▶ **TASK DIRECTIONS**
Give the lines below again exactly, starting with the line that holds "family,Yosys count,synth area share" and going on through the line that holds "count down 38%".

▶ **EXTRACTED MATERIAL**

--- src/rtl/ex_mem_stage.sv ---
// EX/MEM pipeline register with a 2-entry skid buffer.
// Main entry M feeds MEM and the bypass tap; skid entry S absorbs one stall.
module ex_mem_stage #(
   parameter int DATA_W  = 32,
   parameter int RADDR_W = 5
) (
   input  logic               clk_i,
   input  logic               rst_n_i,
   input  logic               in_valid_i,
   output logic               in_ready_o,
   input  logic [DATA_W-1:0]  alu_c_i,
   input  logic [RADDR_W-1:0] rd_i,
   input  logic               rf_we_i,
   input  logic               mem_re_i,
   input  logic               mem_we_i,
   input  logic [DATA_W-1:0]  store_data_i,
   input  logic [DATA_W-1:0]  pc_i,
   input  logic               flush_i,
   output logic               out_valid_o,
   input  logic               out_ready_i,
   output logic [DATA_W-1:0]  out_c_o,
   output logic [RADDR_W-1:0] out_rd_o,
   output logic               out_rf_we_o,
   output logic               out_mem_re_o,
   output logic               out_mem_we_o,
   output logic [DATA_W-1:0]  out_store_data_o,
   output logic [DATA_W-1:0]  out_pc_o,
   output logic               fwd_valid_o,
   output logic [RADDR_W-1:0] fwd_rd_o,
   output logic [DATA_W-1:0]  fwd_data_o
);

   typedef struct packed {
      logic [DATA_W-1:0]  c;
      logic [RADDR_W-1:0] rd;
      logic               rf_we;
      logic               mem_re;
      logic               mem_we;
      logic [DATA_W-1:0]  sd;
      logic [DATA_W-1:0]  pc;
   } ent_t;

   // bit0 = M valid, bit1 = S valid, so handshake flags are raw flops
   typedef enum logic [1:0] {
      ST_E = 2'b00,
      ST_M = 2'b01,
      ST_F = 2'b11
   } st_t;

   st_t  state_q, state_d;
   ent_t m_q, m_d;
   ent_t s_q, s_d;
   ent_t in_ent;
   logic accept;
   logic emit;

   always_ff @(posedge clk_i or negedge rst_n_i) begin
      if (!rst_n_i) begin
         state_q <= ST_E;
         m_q     <= '0;
         s_q     <= '0;
      end else begin
         state_q <= state_d;
         m_q     <= m_d;
         s_q     <= s_d;
      end
   end

   always_comb begin
      in_ent        = '0;
      in_ent.c      = alu_c_i;
      in_ent.rd     = rd_i;
      in_ent.rf_we  = rf_we_i & (rd_i != '0);
      in_ent.mem_re = mem_re_i;
      in_ent.mem_we = mem_we_i;
      in_ent.sd     = store_data_i;
      in_ent.pc     = pc_i;
   end

   always_comb begin
      in_ready_o  = ~state_q[1];
      out_valid_o = state_q[0];
      accept      = in_valid_i & in_ready_o;
      emit        = out_valid_o & out_ready_i;
   end

   always_comb begin
      state_d = state_q;
      unique case (state_q)
         ST_E: if (accept) state_d = ST_M;
         ST_M: begin
            if (accept && !emit)      state_d = ST_F;
            else if (!accept && emit) state_d = ST_E;
         end
         ST_F: if (emit) state_d = ST_M;
         default: state_d = ST_E;
      endcase
      if (flush_i) state_d = ST_E;
   end

   always_comb begin
      m_d = m_q;
      s_d = s_q;
      if (!flush_i) begin
         unique case (state_q)
            ST_E: if (accept) m_d = in_ent;
            ST_M: begin
               if (accept && emit) m_d = in_ent;
               else if (accept)    s_d = in_ent;
            end
            ST_F: if (emit) m_d = s_q;
            default: ;
         endcase
      end
   end

   always_comb begin
      out_c_o          = m_q.c;
      out_rd_o         = m_q.rd;
      out_rf_we_o      = m_q.rf_we;
      out_mem_re_o     = m_q.mem_re;
      out_mem_we_o     = m_q.mem_we;
      out_store_data_o = m_q.sd;
      out_pc_o         = m_q.pc;
      fwd_valid_o      = state_q[0] & m_q.rf_we & ~m_q.mem_re;
      fwd_rd_o         = m_q.rd;
      fwd_data_o       = m_q.c;
   end

endmodule

--- config.mk ---
export PLATFORM = sky130hd
export DESIGN_NAME = ex_mem_stage
export DESIGN_NICKNAME = d
export VERILOG_FILES = /design/src/rtl/ex_mem_stage.sv
export SDC_FILE = /design/constraint.sdc
export NUM_CORES = 1
export LEC_CHECK = 0
export ABC_CLOCK_PERIOD_IN_PS = 3300
export BUFFER_PORTS_ARGS = -buffer_cell sky130_fd_sc_hd__buf_2
export CAP_MARGIN = 20
export CORE_MARGIN = 8
export CORE_UTILIZATION = 57
export CTS_BUF_LIST = sky130_fd_sc_hd__clkbuf_16
export DETAILED_ROUTE_END_ITERATION = 16
export PLACE_DENSITY = 0.83
export SYNTH_ARGS = -nofsm -noshare
export SYNTH_HDL_FRONTEND = slang
export SYNTH_SLANG_ARGS = --single-unit
--- constraint.sdc ---
create_clock -name clk_i -period 3.3 [get_ports clk_i]
set_clock_uncertainty 0.2 [all_clocks]
set_input_delay 0.66 -clock clk_i [delete_from_list [all_inputs] [get_ports clk_i]]
set_output_delay 0.66 -clock clk_i [all_outputs]
set_load 0.05 [all_outputs]
==> report_table.html, run 1 <==
<table>
<tr><th>Metric</th><th>Value</th></tr>
<tr><th colspan="2">Placement</th></tr>
<tr><td>Number of input and output port buffers inserted</td><td>252</td></tr>
<tr><td>Weighted congestion at the end of routability-driven global placement</td><td>0.772</td></tr>
<tr><td>HPWL Detailed</td><td>15300 um</td></tr>
<tr><td>Worst setup slack after placement</td><td>0.826 ns</td></tr>
<tr><td>Cell count after placement</td><td>1033</td></tr>
<tr><th colspan="2">Synthesis</th></tr>
<tr><td>Average cell area after synthesis</td><td>15.5 um^2</td></tr>
<tr><td>Cell count after synthesis</td><td>624</td></tr>
<tr><td>Post-synthesis sequential area ratio</td><td>0.542</td></tr>
<tr><td>Syn Std Cell Area</td><td>0.00969 mm^2</td></tr>
<tr><td>Synth warnings</td><td>0</td></tr>
<tr><td>Distinct cells, synth</td><td>27</td></tr>
<tr><td>FF+latch count, synth</td><td>210</td></tr>
<tr><td>Syn Nets</td><td>738</td></tr>
<tr><th colspan="2">CTS</th></tr>
<tr><td>Clock buffer depth</td><td>3</td></tr>
<tr><td>Clock-pin transition on the worst setup and hold timing paths</td><td>0.06 ns</td></tr>
<tr><td>Latest clock arrival within the worst-skew pair</td><td>0.49 ns</td></tr>
<tr><td>Clock buffers created by TritonCTS</td><td>23</td></tr>
<tr><td>H-tree Lvls</td><td>1</td></tr>
<tr><td>Root Driver</td><td>clkbuf_16</td></tr>
<tr><td>Postcts setup bufs</td><td>0</td></tr>
<tr><td>CTS tree</td><td>done</td></tr>
<tr><td>Gates resized, CTS repair</td><td>0</td></tr>
<tr><td>Sink count of the clock tree</td><td>210</td></tr>
<tr><th colspan="2">Floorplan</th></tr>
<tr><td>Die outline width</td><td>146 um</td></tr>
<tr><td>Overall die area</td><td>0.0214 mm^2</td></tr>
<tr><td>Die height</td><td>146 um</td></tr>
<tr><td>Core Box Area</td><td>0.0166 mm^2</td></tr>
<tr><td>Total number of placement rows</td><td>47</td></tr>
<tr><td>Number of placed I/O pins</td><td>253</td></tr>
<tr><td>Initial core utilization</td><td>0.584</td></tr>
<tr><th colspan="2">Drt</th></tr>
<tr><td>Number of iterations in the first detailed-routing pass</td><td>4</td></tr>
<tr><td>Number of DRC markers in iteration 0</td><td>226</td></tr>
<tr><td>WL/cell</td><td>20.4 um</td></tr>
<tr><td>Average vias per placed instance</td><td>5.42</td></tr>
<tr><td>Remaining design rule violation count</td><td>0</td></tr>
<tr><td>Total wire length after detailed routing</td><td>22000 um</td></tr>
<tr><td>Detailed-route via count</td><td>5825</td></tr>
<tr><td>Number of routed nets with antenna violations</td><td>0</td></tr>
<tr><th colspan="2">Setup path</th></tr>
<tr><td>Arrival time worst endpoint</td><td>2.81 ns</td></tr>
<tr><td>Worst-path cell chain</td><td>inv_1 &gt; ha_1 &gt; a22oi_2 &gt; nand3_4 &gt; buf_12 &gt; mux2_4</td></tr>
<tr><td>Buffers and inverters on the worst path</td><td>2</td></tr>
<tr><td>Required time of the critical path</td><td>3.48 ns</td></tr>
<tr><td>Top fanout value on the critical path</td><td>104</td></tr>
<tr><td>Cell at the slowest stage of the critical path</td><td>dfrtp_1</td></tr>
<tr><td>Delay of the slowest cell on the worst path</td><td>0.62 ns</td></tr>
<tr><td>Crit path max-delay family</td><td>flip-flops</td></tr>
<tr><td>Sort of element at the end of the critical path</td><td>register</td></tr>
<tr><td>Critical path class</td><td>register to register</td></tr>
<tr><td>Sort of element at the start of the critical path</td><td>register</td></tr>
<tr><th colspan="2">Hold path</th></tr>
<tr><td>Hold WC Path Type</td><td>input pin to register</td></tr>
<tr><th colspan="2">Finish</th></tr>
<tr><td>Commonest cells after routing, fill and taps aside</td><td>buf_2, mux2_2, dfrtp_1, mux2_4, clkbuf_16</td></tr>
<tr><td>Share of post-route cells with drive strength above 1</td><td>0.711</td></tr>
<tr><td>Antenna Cells</td><td>0</td></tr>
<tr><td>Post-Layout Cell Count</td><td>1074</td></tr>
<tr><td>Net total in the final layout</td><td>953</td></tr>
<tr><td>Number of filler instances in the final layout</td><td>1164</td></tr>
<tr><td>Leading cell type in the layout, fill and taps excluded</td><td>buf_2</td></tr>
<tr><td>Signed area change from the synthesized netlist to the final layout</td><td>19.8%</td></tr>
<tr><th colspan="2">Timing</th></tr>
<tr><td>Unrepaired setup endpoints after global routing</td><td>no</td></tr>
<tr><td>Final Setup Violations</td><td>0</td></tr>
<tr><td>Smallest setup slack after layout</td><td>0.670 ns</td></tr>
<tr><td>Worst Tran Pin Value</td><td>0.861 ns</td></tr>
<tr><td>Worst max-slew margin expressed relative to the limit</td><td>0.426</td></tr>
<tr><td>Shortest clock period the worst path allows after layout</td><td>2.63 ns</td></tr>
<tr><td>Endpoints failing hold</td><td>0</td></tr>
<tr><td>Final cycle utilization of the critical path</td><td>0.797</td></tr>
<tr><td>Final TNS setup</td><td>0 ns</td></tr>
<tr><td>Final Max Tran Viols</td><td>0</td></tr>
<tr><td>Maximum achievable frequency</td><td>0.380 GHz</td></tr>
<tr><th colspan="2">Global route</th></tr>
<tr><td>Remaining global-route overflow</td><td>0</td></tr>
<tr><td>Global-route total usage across every layer</td><td>0.200</td></tr>
<tr><td>Largest net degree at the start of global routing</td><td>106</td></tr>
<tr><td>Wire length of the first global-routing pass</td><td>35300 um</td></tr>
<tr><td>Via count of the first global-routing pass</td><td>6806</td></tr>
<tr><td>Number of antenna violations at the first check in global routing</td><td>1</td></tr>
<tr><th colspan="2">Job</th></tr>
<tr><td>Number of max-cap violations</td><td>0</td></tr>
<tr><th colspan="2">Status</th></tr>
<tr><td>Status</td><td>completed</td></tr>
</table>
final cells by class:
cell class	count	area, um^2	area share
sequential	210	5260	0.453
multi-input combinational	340	3960	0.341
timing repair buffer	261	1420	0.122
clock buffer	23	576	0.0496
tap	220	275	0.0237
clock inverter	17	114	0.00981
inverter	3	11.3	0.000971
Yosys cell counts (all sizes together):
| library cell | count | area share |
|---|---|---|
| o21ai | 4 | 0.0021 |
| nor2b | 1 | 0.00065 |
| inv | 3 | 0.0012 |
| mux2 | 310 | 0.38 |
| nand2 | 4 | 0.0018 |
| nand4 | 1 | 0.00065 |
| clkbuf | 6 | 0.0023 |
| a21oi | 1 | 0.00052 |
| a22oi | 1 | 0.0013 |
| nand3 | 2 | 0.0015 |
| dfrtp | 210 | 0.54 |
| a211o | 1 | 0.00090 |
| ha | 5 | 0.0065 |
| or4 | 1 | 0.00078 |
| nand2b | 2 | 0.0013 |
| nor2 | 3 | 0.0012 |
| nand4b | 1 | 0.00090 |
| o31ai | 1 | 0.00078 |
| o31a | 1 | 0.00090 |
| buf | 65 | 0.048 |
| mux2i | 1 | 0.0010 |
worst register-to-register path, delay by kind of cell, from the launching register on:
family	cells	cell delay [ns]
AO/OA/AOI/OAI	1	0.27
buffers and inverters	2	0.36
flip-flops	1	0.62
adder cells (fa/ha/maj)	1	0.25
multiplexers	1	0.70
AND/OR/NAND/NOR	1	0.11
flip-flops by register name (all words and copies together), names as in the netlist:
register          count
s_q                 104
fwd_rd_o              5
out_rf_we_o           1
fwd_data_o           32
out_pc_o             32
out_store_data_o     32
out_mem_we_o          1
state_q               2
out_mem_re_o          1
per-stage QoR:
step | utilization | cell area (um^2) | hold slack (ns)
floorplan | - | 9690 | 0.164
global placement | 0.657 | 10900 | 0.263
detailed placement | 0.657 | 10900 | 0.280
CTS | 0.700 | 11600 | 0.187
global route | 0.700 | 11600 | 0.196
finish | 0.700 | 11600 | 0.206
final timing paths:
path	depth (start not counted)	slack, ns	from	end
max	6	0.67	state_q[0]$_DFFE_PN0P_	out_pc_o[11]$_DFFE_PN0P_
min	2	0.21	store_data_i[18]	s_q[50]$_DFFE_PN0P_
max reg2reg	6	0.67	state_q[0]$_DFFE_PN0P_	out_pc_o[11]$_DFFE_PN0P_
min reg2reg	2	0.28	s_q[66]$_DFFE_PN0P_	s_q[66]$_DFFE_PN0P_
max in group asynchronous	3	1.56	rst_n_i	fwd_data_o[18]$_DFFE_PN0P_
min in group asynchronous	2	0.53	rst_n_i	s_q[12]$_DFFE_PN0P_
layer usage:
| metal | wire length, um | part of all wire | GRT usage | vias to the layer above |
|---|---|---|---|---|
| met4 | 209 | 0.0095 | 0.0386 | 2 |
| met1 | 9130 | 0.42 | 0.243 | 2994 |
| li1 | - | - | - | 2608 |
| met3 | 1550 | 0.070 | 0.0581 | 17 |
| met5 | 8 | 0.00036 | 0 | - |
| met2 | 11100 | 0.50 | 0.348 | 204 |
cells by family after synthesis:
family,Yosys count,synth area share
mux,311,0.385
simple gates,15,0.00878
buf+inv,74,0.0512
flops,210,0.542
compound gates,9,0.00646
fa+ha+maj,5,0.00646
repair_timing:
action | 4_1_cts | 5_1_grt
endpoints found under the setup margin | 0 | 0
hold endpoints to repair | 65 | 0
hold buffers | 1 | 0
Power of run 1 is left out: the tool's default activity adds up to more than one toggle a clock period on the data nets, which glitch-free logic cannot reach.
==> run 2: changes to the inputs <==
Settings changed: ABC_CLOCK_PERIOD_IN_PS 3300 to 2500, CORE_UTILIZATION 57 to 53, PLACE_DENSITY 0.83 to 0.78.
Clock period 3.3 ns to 2.5 ns, I/O delays scaled along.
==> run 2 against run 1 <==
  * Die area increased by 6.7%
  * Register-to-register slack worse by 0.52 ns
  * First-iteration DRC count down 38%
  * Maximum frequency rose by 12%
  * Clock-buffer cell count unchanged
  * Via count is 1.2% higher
  * Hold slack got worse by 0.16 ns
  * Cell area rose by 0.43%
  * Sequential share of layout area down 0.18 points
  * Wire length increased by 1.1%
==> report_table.html, run 2 (synthesized netlist as in run 1, its figures left out) <==
<table>
<tr><th>Metric</th><th>Value</th></tr>
<tr><th colspan="2">Timing</th></tr>
<tr><td>Smallest setup slack after layout</td><td>0.153 ns</td></tr>
<tr><td>Worst max-slew margin expressed relative to the limit</td><td>0.589</td></tr>
<tr><td>Endpoints failing hold</td><td>0</td></tr>
<tr><td>Final TNS setup</td><td>0 ns</td></tr>
<tr><td>Final Max Tran Viols</td><td>0</td></tr>
<tr><td>Maximum achievable frequency</td><td>0.426 GHz</td></tr>
<tr><td>Final Setup Violations</td><td>0</td></tr>
<tr><td>Shortest clock period the worst path allows after layout</td><td>2.35 ns</td></tr>
<tr><td>Final cycle utilization of the critical path</td><td>0.939</td></tr>
<tr><td>Unrepaired setup endpoints after global routing</td><td>no</td></tr>
<tr><td>Worst Tran Pin Value</td><td>0.617 ns</td></tr>
<tr><th colspan="2">Drt</th></tr>
<tr><td>Average vias per placed instance</td><td>5.40</td></tr>
<tr><td>Number of DRC markers in iteration 0</td><td>139</td></tr>
<tr><td>Total wire length after detailed routing</td><td>22200 um</td></tr>
<tr><td>Detailed-route via count</td><td>5893</td></tr>
<tr><td>Number of iterations in the first detailed-routing pass</td><td>4</td></tr>
<tr><td>Remaining design rule violation count</td><td>0</td></tr>
<tr><td>Number of routed nets with antenna violations</td><td>0</td></tr>
<tr><td>WL/cell</td><td>20.3 um</td></tr>
<tr><th colspan="2">Placement</th></tr>
<tr><td>Cell count after placement</td><td>1049</td></tr>
<tr><td>Weighted congestion at the end of routability-driven global placement</td><td>0.823</td></tr>
<tr><td>HPWL Detailed</td><td>15700 um</td></tr>
<tr><td>Number of input and output port buffers inserted</td><td>252</td></tr>
<tr><td>Worst setup slack after placement</td><td>0.166 ns</td></tr>
<tr><th colspan="2">Floorplan</th></tr>
<tr><td>Core Box Area</td><td>0.0180 mm^2</td></tr>
<tr><td>Number of placed I/O pins</td><td>253</td></tr>
<tr><td>Initial core utilization</td><td>0.539</td></tr>
<tr><td>Die outline width</td><td>151 um</td></tr>
<tr><td>Total number of placement rows</td><td>49</td></tr>
<tr><td>Overall die area</td><td>0.0229 mm^2</td></tr>
<tr><td>Die height</td><td>151 um</td></tr>
<tr><th colspan="2">Finish</th></tr>
<tr><td>Share of post-route cells with drive strength above 1</td><td>0.708</td></tr>
<tr><td>Area of combinational cells with multiple inputs</td><td>0.00396 mm^2</td></tr>
<tr><td>Signed area change from the synthesized netlist to the final layout</td><td>20.3%</td></tr>
<tr><td>Flip-flop count of the largest register after layout</td><td>104</td></tr>
<tr><td>Net total in the final layout</td><td>960</td></tr>
<tr><td>Leading cell type in the layout, fill and taps excluded</td><td>buf_2</td></tr>
<tr><td>Commonest cells after routing, fill and taps aside</td><td>buf_2, mux2_2, dfrtp_1, mux2_4, clkbuf_16</td></tr>
<tr><td>Number of filler instances in the final layout</td><td>1287</td></tr>
<tr><td>Post-Layout Cell Count</td><td>1091</td></tr>
<tr><td>FF+latch area</td><td>0.00526 mm^2</td></tr>
<tr><td>Largest register by flop count</td><td>s_q</td></tr>
<tr><th colspan="2">Setup path</th></tr>
<tr><td>Arrival time worst endpoint</td><td>2.52 ns</td></tr>
<tr><td>Crit path max-delay family</td><td>flip-flops</td></tr>
<tr><td>Worst R2R Setup Slack</td><td>0.15 ns</td></tr>
<tr><td>Total stage count of the critical path</td><td>6</td></tr>
<tr><td>Beginning of the critical path</td><td>state_q[1]$_DFFE_PN0P_</td></tr>
<tr><td>Top fanout value on the critical path</td><td>29</td></tr>
<tr><td>Startpoint of the most critical register-to-register path</td><td>state_q[1]$_DFFE_PN0P_</td></tr>
<tr><td>Sort of element at the start of the critical path</td><td>register</td></tr>
<tr><td>Endpoint of the lowest-slack register-to-register path</td><td>out_store_data_o[24]$_DFFE_PN0P_</td></tr>
<tr><td>Delay of the slowest cell on the worst path</td><td>0.45 ns</td></tr>
<tr><td>Worst-path cell chain</td><td>inv_1 &gt; ha_1 &gt; a22oi_2 &gt; nand3_4 &gt; buf_12 &gt; mux2_4</td></tr>
<tr><td>Cell at the slowest stage of the critical path</td><td>dfrtp_1</td></tr>
<tr><td>Worst setup endpoint</td><td>out_store_data_o[24]$_DFFE_PN0P_</td></tr>
<tr><td>Critical path class</td><td>register to register</td></tr>
<tr><td>Buffers and inverters on the worst path</td><td>2</td></tr>
<tr><td>Cell depth of the worst flop-to-flop path</td><td>6</td></tr>
<tr><td>Required time of the critical path</td><td>2.67 ns</td></tr>
<tr><td>Sort of element at the end of the critical path</td><td>register</td></tr>
<tr><th colspan="2">CTS</th></tr>
<tr><td>Sink count of the clock tree</td><td>210</td></tr>
<tr><td>Clock buffer depth</td><td>3</td></tr>
<tr><td>Latest clock arrival within the worst-skew pair</td><td>0.49 ns</td></tr>
<tr><td>Clock buffers created by TritonCTS</td><td>23</td></tr>
<tr><td>Root Driver</td><td>clkbuf_16</td></tr>
<tr><td>H-tree Lvls</td><td>1</td></tr>
<tr><td>Clock-pin transition on the worst setup and hold timing paths</td><td>0.06 ns</td></tr>
<tr><td>CTS tree</td><td>done</td></tr>
<tr><th colspan="2">Power and ir drop</th></tr>
<tr><td>Power density relative to cell area</td><td>1540 mW/mm^2</td></tr>
<tr><td>Switching power</td><td>8220 uW</td></tr>
<tr><td>Fraction of power consumed by the clock network</td><td>0.163</td></tr>
<tr><td>Portion of total power attributed to combinational logic</td><td>0.494</td></tr>
<tr><td>Sequential share of power</td><td>0.343</td></tr>
<tr><td>Max VDD drop</td><td>1.26 mV</td></tr>
<tr><td>Int Pwr</td><td>9760 uW</td></tr>
<tr><td>Net switching share of the total power</td><td>0.457</td></tr>
<tr><td>Leak</td><td>0.00562 uW</td></tr>
<tr><th colspan="2">Status</th></tr>
<tr><td>Status</td><td>completed</td></tr>
<tr><th colspan="2">Hold path</th></tr>
<tr><td>Hold WC Path Type</td><td>input pin to register</td></tr>
<tr><td>Worst hold path cell count</td><td>2</td></tr>
<tr><th colspan="2">Global route</th></tr>
<tr><td>Remaining global-route overflow</td><td>0</td></tr>
<tr><td>Number of antenna violations at the first check in global routing</td><td>3</td></tr>
<tr><td>Via count of the first global-routing pass</td><td>6772</td></tr>
<tr><td>Global-route total usage across every layer</td><td>0.193</td></tr>
<tr><td>Wire length of the first global-routing pass</td><td>35300 um</td></tr>
<tr><td>Largest net degree at the start of global routing</td><td>106</td></tr>
<tr><th colspan="2">Job</th></tr>
<tr><td>Number of max-cap violations</td><td>0</td></tr>
</table>
[run 2: layout make-up]
type | instances | share of cell area
clock inverters | 16 | 0.00591
well taps | 229 | 0.0246
flip-flops and latches | 210 | 0.451
inverters | 3 | 0.000966
clock buffers | 23 | 0.0494
repair buffers | 268 | 0.128
diodes | 2 | 0.000430
multi-input cells | 340 | 0.340
[run 2: power by group through the flow]
| stage | sequential, uW | clock, uW | combinational (uW) |
|---|---|---|---|
| 2_1_floorplan | 8990 | 0 | 4350 |
| 3_3_place_gp | 6050 | 0 | 8790 |
| 3_5_place_dp | 6200 | 0 | 8970 |
| 4_1_cts | 6170 | 3050 | 9000 |
| 5_1_grt | 6380 | 3180 | 9290 |
| 6_report | 6170 | 2930 | 8890 |
[run 2: worst min-delay path by stage]
stage / end / start / slack, ns
CTS: s_q[60]$_DFFE_PN0P_ / store_data_i[28] / 0.02
finish: s_q[89]$_DFFE_PN0P_ / alu_c_i[17] / 0.05
detailed placement: s_q[14]$_DFFE_PN0P_ / s_q[14]$_DFFE_PN0P_ / 0.29
global route: s_q[90]$_DFFE_PN0P_ / alu_c_i[18] / 0.04
global placement: s_q[66]$_DFFE_PN0P_ / s_q[66]$_DFFE_PN0P_ / 0.26
floorplan: fwd_data_o[0]$_DFFE_PN0P_ / rst_n_i / 0.004
[run 2: repair_timing]
action	in CTS	in global routing
hold buffers	1	0
resized for setup	0	0
buffers inserted	0	0
setup endpoints to repair	0	0
endpoints found under the hold margin	58	0
[run 2: through the flow]
| stage | util | power [uW] | hold WS (ns) | cell area, um^2 |
|---|---|---|---|---|
| floorplan | - | 13300 | 0.00441 | 9690 |
| global placement | 0.612 | 14800 | 0.263 | 11000 |
| detailed placement | 0.612 | 15200 | 0.288 | 11000 |
| CTS | 0.648 | 18200 | 0.0186 | 11600 |
| global route | 0.649 | 18900 | 0.0370 | 11700 |
| finish | 0.649 | 18000 | 0.0496 | 11700 |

▶ **OUTPUT FOR THIS TASK**
family,Yosys count,synth area share
mux,311,0.385
simple gates,15,0.00878
buf+inv,74,0.0512
flops,210,0.542
compound gates,9,0.00646
fa+ha+maj,5,0.00646
repair_timing:
action | 4_1_cts | 5_1_grt
endpoints found under the setup margin | 0 | 0
hold endpoints to repair | 65 | 0
hold buffers | 1 | 0
Power of run 1 is left out: the tool's default activity adds up to more than one toggle a clock period on the data nets, which glitch-free logic cannot reach.
==> run 2: changes to the inputs <==
Settings changed: ABC_CLOCK_PERIOD_IN_PS 3300 to 2500, CORE_UTILIZATION 57 to 53, PLACE_DENSITY 0.83 to 0.78.
Clock period 3.3 ns to 2.5 ns, I/O delays scaled along.
==> run 2 against run 1 <==
  * Die area increased by 6.7%
  * Register-to-register slack worse by 0.52 ns
  * First-iteration DRC count down 38%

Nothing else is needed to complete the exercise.